Il Catalogo dei viventi 2007, 6 luglio 2011
SALVATO
Ersilia Castellammare di Stabia (Napoli) 30 giugno 1941. Politico. Plurideputata e senatrice (otto volte in Parlamento),
già vicepresidente del Senato. Ex sindaco di Castellammare di Stabia • «Monumentale leader storica della sinistra radicale stabiese. Docente alle medie,
deputata e poi senatrice dal 76, prima del Pci, poi di Rifondazione, poi ancora
dei Comunisti Italiani dopo la scissione sulla sfiducia al governo Prodi e
infine della Quercia, dov’era approdata per la delusione (“uno scacco personale e politico”) d’esser stata scartata come Guardasigilli in favore di Diliberto “solo perché non abbastanza cossuttiana”: cosa c’era di meglio, pensarono in riva al golfo, di una che è stata anche vice presidente del Senato? Lei accettò, vinse largo alle elezioni nonostante il gran ritorno in appoggio al suo rivale
di Antonio Gava (che ai tempi belli era stato il patriarca della cittadina), si
insediò in municipio (“mi guardavano come una matta: ma come, alle otto e mezzo di mattina già sta qua?”) e fece la rivoluzione. Non rossa: rosa. Nominò un vice sindaco e sei assessori donne, tra cui Anna Maria Carloni, leader del
movimento “Emily” di Napoli e compagna di Antonio Bassolino. E poi una donna (Argia Albanese)

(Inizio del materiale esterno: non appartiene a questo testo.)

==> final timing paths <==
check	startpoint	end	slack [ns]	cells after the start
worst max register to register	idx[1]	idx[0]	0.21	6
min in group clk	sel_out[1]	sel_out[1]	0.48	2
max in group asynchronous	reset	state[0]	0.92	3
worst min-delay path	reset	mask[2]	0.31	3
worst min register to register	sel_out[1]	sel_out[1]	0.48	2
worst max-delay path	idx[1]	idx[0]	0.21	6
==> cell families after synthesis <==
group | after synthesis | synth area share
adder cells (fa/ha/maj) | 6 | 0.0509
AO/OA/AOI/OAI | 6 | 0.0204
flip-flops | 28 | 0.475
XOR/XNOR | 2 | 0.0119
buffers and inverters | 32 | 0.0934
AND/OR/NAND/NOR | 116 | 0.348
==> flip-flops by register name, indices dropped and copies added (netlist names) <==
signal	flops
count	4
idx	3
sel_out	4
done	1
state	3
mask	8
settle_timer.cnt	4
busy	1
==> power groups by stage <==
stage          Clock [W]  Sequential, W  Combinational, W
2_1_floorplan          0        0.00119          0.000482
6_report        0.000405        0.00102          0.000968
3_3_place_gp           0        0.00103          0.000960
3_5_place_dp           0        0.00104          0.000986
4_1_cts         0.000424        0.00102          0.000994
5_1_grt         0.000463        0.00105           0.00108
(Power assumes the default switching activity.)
**config.mk**
```make
export PLATFORM = sky130hd
export DESIGN_NAME = riscv_trace_unit_flat
export DESIGN_NICKNAME = d
export VERILOG_FILES = /design/src/rtl/riscv_trace_pkg.sv /design/src/rtl/riscv_trace_if.sv /design/src/rtl/trace_ring.sv /design/src/rtl/riscv_trace_unit.sv /design/src/flat_wrapper.sv
export SDC_FILE = /design/constraint.sdc
export NUM_CORES = 1
export LEC_CHECK = 0
export BUFFER_PORTS_ARGS = -buffer_cell sky130_fd_sc_hd__buf_2
export CORE_MARGIN = 2
export CORE_UTILIZATION = 50
export CTS_CLUSTER_DIAMETER = 100
export CTS_CLUSTER_SIZE = 40
export DETAILED_ROUTE_END_ITERATION = 6
export GPL_TIMING_DRIVEN = 0
export HOLD_SLACK_MARGIN = 0.06
export PLACE_DENSITY = 0.71
export SYNTH_ARGS = -nofsm -noshare
export SYNTH_HDL_FRONTEND = slang
export SYNTH_SLANG_ARGS = --single-unit
```
**constraint.sdc**
```tcl
create_clock -name clock -period 4.4 [get_ports clock]
set_input_delay 0.22 -clock clock [delete_from_list [all_inputs] [get_ports clock]]
set_output_delay 0.22 -clock clock [all_outputs]
set_load 0.03 [all_outputs]
```
`config.mk`:
```
export PLATFORM = sky130hd
export DESIGN_NAME = accum_sat_chan
export DESIGN_NICKNAME = d
export VERILOG_FILES = /design/src/rtl/accum_pkg.sv /design/src/rtl/sat_add.sv /design/src/rtl/accum_sat_chan.sv
export SDC_FILE = /design/constraint.sdc
export NUM_CORES = 1
export LEC_CHECK = 0
export BUFFER_PORTS_ARGS = -buffer_cell sky130_fd_sc_hd__buf_4
export CORE_UTILIZATION = 27
export CTS_CLUSTER_DIAMETER = 100
export DETAILED_ROUTE_END_ITERATION = 8
export PLACE_DENSITY = 0.48
export SETUP_SLACK_MARGIN = 0.05
export SLEW_MARGIN = 10
export SYNTH_ARGS = -nofsm -noshare
export SYNTH_HDL_FRONTEND = slang
export SYNTH_SLANG_ARGS = --single-unit
```
`constraint.sdc`:
```
create_clock -name clk -period 3.9 [get_ports clk]
set_input_delay 0.39 -clock clk [delete_from_list [all_inputs] [get_ports clk]]
set_output_delay 0.39 -clock clk [all_outputs]
set_load 0.02 [all_outputs]
```
**config.mk**
```make
export PLATFORM = sky130hd
export DESIGN_NAME = axi_wr_arbiter
export DESIGN_NICKNAME = d
export VERILOG_FILES = /design/src/rtl/axi_wr_arbiter.sv
export SDC_FILE = /design/constraint.sdc
export NUM_CORES = 1
export LEC_CHECK = 0
export ABC_AREA = 1
export CAP_MARGIN = 30
export CORE_MARGIN = 2
export CORE_UTILIZATION = 26
export CTS_BUF_LIST = sky130_fd_sc_hd__clkbuf_2 sky130_fd_sc_hd__clkbuf_4 sky130_fd_sc_hd__clkbuf_8
export DETAILED_ROUTE_END_ITERATION = 7
export DONT_BUFFER_PORTS = 1
export PLACE_DENSITY = 0.4
export SYNTH_ARGS = -nofsm -noshare
export SYNTH_HDL_FRONTEND = slang
export SYNTH_SLANG_ARGS = --single-unit
export TNS_END_PERCENT = 1
```
**constraint.sdc**
```tcl
create_clock -name clk -period 5.5 [get_ports clk]
set_input_delay 1.1 -clock clk [delete_from_list [all_inputs] [get_ports clk]]
set_output_delay 1.1 -clock clk [all_outputs]
set_load 0.01 [all_outputs]
```
**src/rtl/axi_wr_arbiter.sv**
```systemverilog
// Write-path controller: round-robin AW arbitration between M1/M2, slave decode,
// W-channel routing lock from AW through B, WLAST length check and a hang watchdog.
module axi_wr_arbiter #(
    parameter int TIMEOUT = 1024,
    parameter int CNT_W   = 11
) (
    input  logic        clk,
    input  logic        rst,
    input  logic        awvalid_m1,
    input  logic [31:0] awaddr_m1,
    input  logic [3:0]  awlen_m1,
    input  logic        awvalid_m2,
    input  logic [31:0] awaddr_m2,
    input  logic [3:0]  awlen_m2,
    input  logic        aw_hs,
    input  logic        w_hs,
    input  logic        wlast,
    input  logic        b_hs,
    output logic [1:0]  grant,
    output logic [5:0]  slave_sel,
    output logic        decerr,
    output logic [1:0]  phase,
    output logic        wlast_err,
    output logic        timeout
);

    typedef enum logic [1:0] {IDLE = 2'd0, ADDR = 2'd1, DATA = 2'd2, RESP = 2'd3} state_t;

    localparam logic [CNT_W-1:0] WD_LAST = CNT_W'(TIMEOUT - 1);

    state_t           state;
    logic             last_grant;   // 0 = M1 was served last, 1 = M2
    logic [3:0]       beat_cnt;
    logic [CNT_W-1:0] wd_cnt;

    logic             pick_m2;
    logic [31:0]      win_addr;
    logic [6:0]       win_dec;
    logic             any_hs;
    logic             wd_expire;

    // Returns {decerr, slave_sel}.
    function automatic logic [6:0] decode(input logic [15:0] hi);
        logic [6:0] r;
        case (hi)
            16'h0000: r = 7'b0_000001;
            16'h0001: r = 7'b0_000010;
            16'h0002: r = 7'b0_000100;
            16'h1002: r = 7'b0_001000;
            16'h1001: r = 7'b0_010000;
            default:  r = (hi >= 16'h2000 && hi <= 16'h201F) ? 7'b0_100000 : 7'b1_000000;
        endcase
        return r;
    endfunction

    // M2 wins when it is the only requester, or when both request and M1 went last.
    assign pick_m2   = awvalid_m2 && (!awvalid_m1 || !last_grant);
    assign win_addr  = pick_m2 ? awaddr_m2 : awaddr_m1;
    assign win_dec   = decode(win_addr[31:16]);
    assign any_hs    = aw_hs | w_hs | b_hs;
    assign wd_expire = (state != IDLE) && !any_hs && (wd_cnt == WD_LAST);
    assign phase     = state;

    always_ff @(posedge clk or posedge rst) begin
        if (rst) begin
            state      <= IDLE;
            grant      <= 2'b00;
            slave_sel  <= 6'b0;
            decerr     <= 1'b0;
            wlast_err  <= 1'b0;
            timeout    <= 1'b0;
            last_grant <= 1'b1;
            beat_cnt   <= 4'd0;
            wd_cnt     <= '0;
        end else begin
            wlast_err <= 1'b0;
            timeout   <= 1'b0;
            // Every state change coincides with IDLE or a handshake, so this also covers entry.
            if (state == IDLE || any_hs)
                wd_cnt <= '0;
            else
                wd_cnt <= wd_cnt + 1'b1;

            if (wd_expire) begin
                state      <= IDLE;
                grant      <= 2'b00;
                slave_sel  <= 6'b0;
                decerr     <= 1'b0;
                timeout    <= 1'b1;
                last_grant <= grant[1];
            end else begin
                case (state)
                    IDLE: if (awvalid_m1 || awvalid_m2) begin
                        grant               <= pick_m2 ? 2'b10 : 2'b01;
                        {decerr, slave_sel} <= win_dec;
                        state               <= ADDR;
                    end
                    ADDR: if (aw_hs) begin
                        beat_cnt <= grant[1] ? awlen_m2 : awlen_m1;
                        state    <= DATA;
                    end
                    DATA: if (w_hs) begin
                        wlast_err <= (beat_cnt == 4'd0 && !wlast) || (beat_cnt != 4'd0 && wlast);
                        if (beat_cnt != 4'd0)
                            beat_cnt <= beat_cnt - 1'b1;
                        if (wlast)
                            state <= RESP;
                    end
                    RESP: if (b_hs) begin
                        state      <= IDLE;
                        grant      <= 2'b00;
                        slave_sel  <= 6'b0;
                        decerr     <= 1'b0;
                        last_grant <= grant[1];
                    end
                    default: state <= IDLE;
                endcase
            end
        end
    end

endmodule

```
==> reports/metrics.cfg, run 1 <==
[run_status]
status=finished clean

[setup_path]
cp-end-kind=register
reg2reg_depth=10
crit_type=in2reg
critPathArrivalTime_ns=2.37
cp-start-kind=input port
r2r-end=slave_sel[0]
worstPathRequired_ns=5.68
regToRegSetupSlack_ns=3.34
r2r_start=phase[0]
worst-path-max-fanout=12

[clock_network]
clk_latency_ns=0.29
htreeDepth=2
postCtsResizedCells=0
clk_path_buf_depth=2
post_cts_buffers=0
hold_buffers=0
cts.clk_slew.worst_paths_ns=0.07
numCtsBuffers=5
cts_tree=done
cts-root-buf=clkbuf_8
cts_num_sinks=29

[floorplan]
rows=31
initial_core_util=0.267
die_w_um=89.8
core_sq_mm=0.00718
die_area_sq_mm=0.00807
ios=93
die_h_um=89.8

[routing]
wl_per_cell_um=11.5
drt_iter0_drc=51
drt_wl_total_um=4270
drc=0
via_per_inst=4.35
ant_nets=0
first_pass_iters=4
vias=1620

[yosys]
synthAdderAreaFrac=0.0457
synth-compound-area-share=0.108
synth_xor_area_frac=0.00914
yosys.area_share.simple=0.375
synth.area.mux_share=0
synth_top_family_by_area=simple AND/OR/NAND/NOR gates
yosys_warnings=0
syn_area_sq_mm=0.00192
synth_nets=354
ys_types=32
synth.yosys.seq_area_share=0.379
syn_area_per_cell_sq_um=7.17
syn_inst=267
ys_seq_elements=29

[timing]
fin_setup_tns_ns=0
clock_skew_ns=0.00697
maxSlewViolCount=0
fin_crit_sh=0.398
max_freq_ghz=0.457
final-hold-violation-count=0
min_period_ns=2.19
rsz0062_at_grt=no
final-setup-viol-count=0
tightest_slew_ns=0.399
relSlewSlack=0.734

[hold_path]
hold_class=reg2reg
holdCritStartpoint=wd_cnt[0]
hold_depth=1
min_to=wd_cnt[0]

[cells_and_area]
final_common_cell=nand2_1
layout-area-overhead-vs-synth_pct=12.6
fin_nets=359
fin_cells=372
drive_gt1_frac=0.128
diodes=0
layout_common_cells=61 x nand2_1, 38 x nor2_1, 29 x inv_1

[global_route]
overflow=0
grt_max_degree=30
grt_pass1_wl_um=7420
first_global_vias=1589
grt_antenna_before_repair=0
track_usage=0.115

[pwr]
p_leak_nw=1.02
p_per_area_mw_per_mm2=433
finalPower_w=0.000934
ir_drop_v=0.000144

[placed_design]
dp_hpwl_um=3320
numPortBuffers=0
dp_cells=364
place.gp.congestion=0.748

[flow_run]
maxCapViolations=0

## per-layer routing
metal	up-vias	track usage	wire length, um
met5	-	0	0
met4	0	0.0538	97
met3	6	0.0302	261
met2	54	0.188	1870
met1	698	0.141	2030
li1	862	-	-
## worst max-delay path: stages
cell     delay (ns)
inv_2          0.06
nand3_1        0.08
nor2_2         0.29
nand3_4        0.19
nand2_4        0.11
nor2_2         0.06
nor2_8         0.16
inv_2          0.15
nand2_1        0.11
o21ai_2        0.05
## per-stage QoR
stage	hold slack (ns)	worst slack (ns)	utilization	instance area, sq um
2_1_floorplan	0.432	3.22	-	1920
3_3_place_gp	0.460	2.97	0.282	2020
3_5_place_dp	0.458	2.97	0.282	2020
4_1_cts	0.467	3.28	0.301	2160
5_1_grt	0.485	3.06	0.301	2160
6_report	0.458	3.31	0.301	2160
## Yosys cell counts (all sizes together)
library cell	count	area, sq um
o21ai	23	130
nor2	43	193
o22ai	1	6.26
xor2	2	17.5
nand2	69	289
ha	7	87.6
dfrtp	28	701
nand3	26	148
buf	3	23.8
nand4	2	12.5
inv	35	131
nor4	1	6.26
dfstp	1	26.3
o211ai	1	7.51
nor3b	1	7.51
nand3b	3	22.5
o21a	1	7.51
nor3	8	40.0
clkinv	1	3.75
a21oi	11	55.1
## worst max-delay path by stage
stage / cells past startpoint / end / slack, ns / from
global route: 12 / slave_sel[5] / 3.06 / awvalid_m1
global placement: 12 / slave_sel[5] / 2.97 / awvalid_m1
detailed placement: 10 / slave_sel[0] / 2.97 / b_hs
CTS: 10 / slave_sel[0] / 3.28 / b_hs
finish: 10 / slave_sel[0] / 3.31 / b_hs
floorplan: 11 / slave_sel[3] / 3.22 / b_hs
## state kept, by name, summed over array words and instances (netlist names)
name	count
wd_cnt	11
slave_sel	6
beat_cnt	4
grant	2
phase	2
decerr	1
last_grant	1
timeout	1
wlast_err	1
## where the power goes
group,total (W),internal [W],leakage (nW),switching [W]
Sequential,0.000301,0.000258,0.385,0.0000432
Combinational,0.000362,0.000120,0.570,0.000242
Clock,0.000270,0.000180,0.0681,0.0000904
Total,0.000934,0.000558,1.02,0.000376
## cell type report
class | instances | area (sq um)
fillers | 792 | 5020
well taps | 99 | 124
flip-flops and latches | 29 | 727
clock buffers | 5 | 68.8
multi-input cells | 199 | 1030
repair buffers | 1 | 7.51
clock inverters | 3 | 65.1
inverters | 36 | 135
## logic make-up (layout without fill, tap and decap cells)
group,Yosys count,in the layout
xor gates and xnor gates,2,2
and+or+nand+nor,153,153
adders and majority gates,7,7
DFF,29,29
AOI/OAI and AO/OA,37,37
buffers and inverters,39,45
No activity file was read; power rests on OpenSTA's default activity.
==> inputs of run 2 (changes only) <==
==> constraint.sdc (replaced) <==
create_clock -name clk -period 2.2 [get_ports clk]
set_input_delay 0.44 -clock clk [delete_from_list [all_inputs] [get_ports clk]]
set_output_delay 0.44 -clock clk [all_outputs]
set_load 0.01 [all_outputs]
==> run 2 against run 1 <==
Against the previous run: clock power is 110% higher; clock skew is 0.0031 ns lower; die area stayed put; global-route usage is 0.20 points lower; sequential share of layout area is 0.058 points lower; sequential cell count stayed put; cell count is 0.81% higher; critical path depth is 1 higher.
==> reports/metrics.cfg, run 2 (synthesis results as in run 1) <==
[placed_design]
dp_cells=367
dpl_cell_area_sq_mm=0.00205
place.gp.congestion=0.773
dp_hpwl_um=3360
numPortBuffers=0

[clock_network]
clk_path_buf_depth=2
numCtsBuffers=5
post_cts_buffers=0
htreeDepth=2
clk_latency_ns=0.29
cts.clk_slew.worst_paths_ns=0.07
hold_buffers=0
cts-root-buf=clkbuf_8
cts_tree=done
cts_num_sinks=29
postCtsResizedCells=0

[global_route]
track_usage=0.113
grt_antenna_before_repair=0
grt_pass1_wl_um=7470
grt_max_degree=30
first_global_vias=1607
overflow=0

[cells_and_area]
regMostFlops=wd_cnt
final_common_cell=nand2_1
largest_register_ffs=11
diodes=0
layout_common_cells=61 x nand2_1, 38 x nor2_1, 29 x inv_1
fin_nets=362
fin_area_sq_mm=0.00216
fin_cells=375
drive_gt1_frac=0.138
layout-area-overhead-vs-synth_pct=12.8
reg_top3=wd_cnt: 11 flops, slave_sel: 6 flops, beat_cnt: 4 flops

[timing]
tightest_slew_ns=0.383
min_period_ns=1.91
fin_setup_tns_ns=0
maxSlewViolCount=0
final-setup-viol-count=0
rsz0062_at_grt=no
whs_ns=0.119
fin_crit_sh=0.869
clock_skew_ns=0.00384
max_freq_ghz=0.523
final-hold-violation-count=0
relSlewSlack=0.745

[setup_path]
crit_slowest_cell=dfstp_2
crit_chain=nand2_2 > nand2_2 > nand3_1 > nand2_1 > nand2_1 > nor2_1 > nand2_1 > nand2_1 > nor2_1 > nand3_1 > nand2_1
reg2reg_depth=11
crit_top_cell=nand2_1
worst-path-max-fanout=14
cp-start-kind=register
path_delay_family=simple AND/OR/NAND/NOR gates
critPathArrivalTime_ns=2.09
r2r-end=slave_sel[5]
regToRegSetupSlack_ns=0.29
cp-end-kind=register
r2r_start=last_grant
crit_type=reg2reg
crit_buf_inv=0
worstPathRequired_ns=2.38
critPathMaxStageDelay_ns=0.55

[floorplan]
initial_core_util=0.267
die_area_sq_mm=0.00807
die_h_um=89.8
ios=93
die_w_um=89.8
core_sq_mm=0.00718
rows=31

[routing]
vias=1644
wl_per_cell_um=11.4
via_per_inst=4.38
ant_nets=0
drt_iter0_drc=59
drt_wl_total_um=4260
drc=0
first_pass_iters=4

[pwr]
finalPower_w=0.00226
p_leak_nw=1.02
p_per_area_mw_per_mm2=1040
ir_drop_v=0.000281

[flow_run]
maxCapViolations=0

[hold_path]
hold_class=in2async

[run_status]
status=finished clean

==> run 2: per-layer routing <==
| metal | GRT usage | wire (um) | vias to the layer above |
|---|---|---|---|
| li1 | - | - | 870 |
| met1 | 0.148 | 2050 | 720 |
| met2 | 0.179 | 1870 | 48 |
| met3 | 0.0293 | 266 | 6 |
| met4 | 0.0423 | 78 | 0 |
| met5 | 0 | 0 | - |
==> run 2: worst max-delay path by stage <==
| stage | from | to | slack, ns | cells after the start |
|---|---|---|---|---|
| 2_1_floorplan | phase[0] | slave_sel[3] | 0.34 | 11 |
| 3_3_place_gp | last_grant | slave_sel[5] | 0.29 | 11 |
| 3_5_place_dp | last_grant | slave_sel[5] | 0.27 | 11 |
| 4_1_cts | last_grant | slave_sel[5] | 0.27 | 11 |
| 5_1_grt | last_grant | slave_sel[4] | 0.009 | 10 |
| 6_report | last_grant | slave_sel[5] | 0.29 | 11 |
==> run 2: worst register-to-register path: cells and delay by family (launching register included) <==
| family | cells | cell delay, ns |
|---|---|---|
| and+or+nand+nor | 11 | 1.26 |
| DFF | 1 | 0.55 |
==> run 2: layout make-up <==
type / instances / area, sq um
fillers: 801 / 5010
repair buffers: 4 / 30.0
clock inverters: 3 / 46.3
flip-flops and latches: 29 / 727
inverters: 36 / 135
clock buffers: 5 / 68.8
multi-input cells: 199 / 1030
well taps: 99 / 124
==> run 2: metrics by stage <==
step / setup slack [ns] / utilization
3_3_place_gp: 0.289 / 0.285
4_1_cts: 0.269 / 0.301
2_1_floorplan: 0.345 / -
5_1_grt: 0.00874 / 0.301
3_5_place_dp: 0.270 / 0.285
6_report: 0.289 / 0.301
==> run 2: power breakdown <==
group / internal (W) / switching (W) / total [W]
Combinational: 0.000328 / 0.000635 / 0.000962
Sequential: 0.000646 / 0.0000761 / 0.000722
Clock: 0.000339 / 0.000233 / 0.000572
Total: 0.00131 / 0.000944 / 0.00226
==> inputs of run 3 (changes only) <==
--- a/config.mk
+++ b/config.mk
@@ -8,11 +8,12 @@
 export ABC_AREA = 1
 export CAP_MARGIN = 30
 export CORE_MARGIN = 2
-export CORE_UTILIZATION = 26
+export CORE_UTILIZATION = 40
 export CTS_BUF_LIST = sky130_fd_sc_hd__clkbuf_2 sky130_fd_sc_hd__clkbuf_4 sky130_fd_sc_hd__clkbuf_8
+export CTS_CLUSTER_SIZE = 12
 export DETAILED_ROUTE_END_ITERATION = 7
 export DONT_BUFFER_PORTS = 1
-export PLACE_DENSITY = 0.4
+export PLACE_DENSITY = 0.55
 export SYNTH_ARGS = -nofsm -noshare
 export SYNTH_HDL_FRONTEND = slang
 export SYNTH_SLANG_ARGS = --single-unit
==> run 3 against run 2 <==
Against the previous run: sequential power down 0.6%; non-clock buffer count unchanged; clock skew up 0.0038 ns; via count down 2.5%; utilization up 14 points; worst hold slack worse by 0.017 ns; wire length down 13%; sequential cell count unchanged; worst setup slack better by 0.027 ns; global-route usage up 4.7 points; critical path depth down 1.
==> reports/metrics.cfg, run 3 (synthesis results as in run 1) <==
[routing]
drc=0
vias=1603
ant_nets=0
drt_wl_total_um=3710
via_per_inst=4.86
first_pass_iters=5
wl_per_cell_um=11.2
drt_iter0_drc=61

[setup_path]
regToRegSetupSlack_ns=0.32
crit_slowest_cell=dfstp_2
r2r-end=slave_sel[4]
path_delay_family=simple AND/OR/NAND/NOR gates
crit_chain=nand2_2 > nand2_2 > nand2_1 > nand2_1 > nand2_1 > nor2_1 > nand2_1 > nor3_1 > nand2_1 > nand2_1
critPathArrivalTime_ns=2.11
r2r_start=last_grant
cp-start-kind=register
critPathMaxStageDelay_ns=0.54
crit_buf_inv=0
cp-end-kind=register
worstPathRequired_ns=2.42
crit_top_cell=nand2_1
worst-path-max-fanout=14
reg2reg_depth=10
crit_type=reg2reg

[clock_network]
cts.clk_slew.worst_paths_ns=0.07
postCtsResizedCells=0
numCtsBuffers=5
hold_buffers=0
htreeDepth=2
cts-root-buf=clkbuf_8
cts_num_sinks=29
cts_tree=done
clk_latency_ns=0.28
post_cts_buffers=0
clk_path_buf_depth=2

[pwr]
ir_drop_v=0.000323
p_leak_nw=1.02
p_per_area_mw_per_mm2=1010

[timing]
final-hold-violation-count=0
whs_ns=0.103
max_freq_ghz=0.531
relSlewSlack=0.757
tightest_slew_ns=0.364
fin_crit_sh=0.856
final-setup-viol-count=0
min_period_ns=1.88
maxSlewViolCount=0
fin_setup_tns_ns=0
rsz0062_at_grt=no
clock_skew_ns=0.00763

[flow_run]
maxCapViolations=0

[cells_and_area]
reg_top3=wd_cnt: 11 flops, slave_sel: 6 flops, beat_cnt: 4 flops
fin_nets=362
regMostFlops=wd_cnt
diodes=0
layout-area-overhead-vs-synth_pct=8.36
drive_gt1_frac=0.138
layout_common_cells=61 x nand2_1, 38 x nor2_1, 29 x inv_1
largest_register_ffs=11
final_common_cell=nand2_1

[run_status]
status=finished clean

[global_route]
grt_antenna_before_repair=0
overflow=0
grt_pass1_wl_um=6640
grt_max_degree=30
first_global_vias=1480
track_usage=0.160

[hold_path]
hold_class=in2async

[floorplan]
initial_core_util=0.411
core_sq_mm=0.00466
die_h_um=73.2
rows=25
ios=93
die_w_um=73.2
die_area_sq_mm=0.00536

[placed_design]
dp_hpwl_um=2970
numPortBuffers=0
place.gp.congestion=0.792

## run 3: cell count changes in the layout (fill, tap and decap cells not counted), sizes merged
cell      before  now
clkbuf         5    6
clkinv         2    3
clkinvlp       1    0
bufinv         1    0
## run 3: worst max path at each step
stage / startpoint / endpoint / cells after the start
global placement: last_grant / slave_sel[4] / 10
floorplan: phase[0] / slave_sel[3] / 11
CTS: last_grant / slave_sel[4] / 10
finish: last_grant / slave_sel[4] / 10
global route: last_grant / slave_sel[5] / 11
detailed placement: last_grant / slave_sel[4] / 10
## run 3: layer usage
metal | track usage | share of wire
met5 | 0 | 0
met4 | 0.0494 | 0.013
met3 | 0.0525 | 0.060
met2 | 0.243 | 0.46
met1 | 0.214 | 0.47
## run 3: layout make-up
class,count,area [sq um]
Inverter,36,135
Fill cell,477,2580
Timing Repair Buffer,4,30.0
Tap cell,54,67.6
Sequential cell,29,727
Clock inverter,2,10.0
Multi-Input combinational cell,199,1030
Clock buffer,6,76.3
## run 3: metrics by stage
stage          instance area [sq um]  utilization  instances  power [W]  setup slack (ns)
2_1_floorplan                   1920            -        267    0.00151             0.345
3_3_place_gp                    1990        0.427        322    0.00168             0.337
3_5_place_dp                    1990        0.427        322    0.00169             0.337
4_1_cts                         2080        0.445        330    0.00213             0.306
5_1_grt                         2080        0.445        330    0.00232            0.0593
6_report                        2080        0.445        330    0.00209             0.316
## run 3: power by group
group          switching, W  leakage, nW  internal (W)
sequential        0.0000721        0.385      0.000646
combinational      0.000616        0.585      0.000326
clock              0.000203       0.0484      0.000231
## run 3: worst register-to-register path: stages (launching register included)
cell     delay (ns)
dfstp_2        0.54
nand2_2        0.12
nand2_2        0.23
nand2_1        0.08
nand2_1        0.14
nand2_1        0.09
nor2_1         0.21
nand2_1        0.08
nor3_1         0.19
nand2_1        0.08
nand2_1        0.06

quale presidente delle Terme Stabiane, e una donna (Franca Fiorenzano) come
segretaria generale e una donna (Rosa Desiderio) a capo dei vigili urbani e
ancora una donna (Isa Ferraguti) alla guida dell’azienda municipalizzata dei servizi. Il che, in un paese come il nostro apparve
a molti, di destra e di sinistra, più o meno come lo sbarco dei marziani. Un mese e mezzo dopo dentro la sinistra era
già guerra. Conclusa alla fine di aprile del 2004, dopo un paio d’anni di contrasti, con un patto trasversale tra sinistra e destra e le
dimissioni di 18 consiglieri comunali (oltre la metà della maggioranza) su 30. Un gesto che automaticamente portò allo scioglimento del consiglio e alla nomina di un commissario. “Una vergogna”, dissero le donne di “Emily”. “Una vergogna”, denunciò la Salvato, “Destra e sinistra si sono saldate per difendere i propri interessi. Che
coincidono con un vecchio modo di far politica, basato su logiche spartitorie”. Falso, risposero gli avversari interni: “è che lei voleva fare tutto da sola. Ma un sindaco non è un podestà”» (Gian Antonio Stella).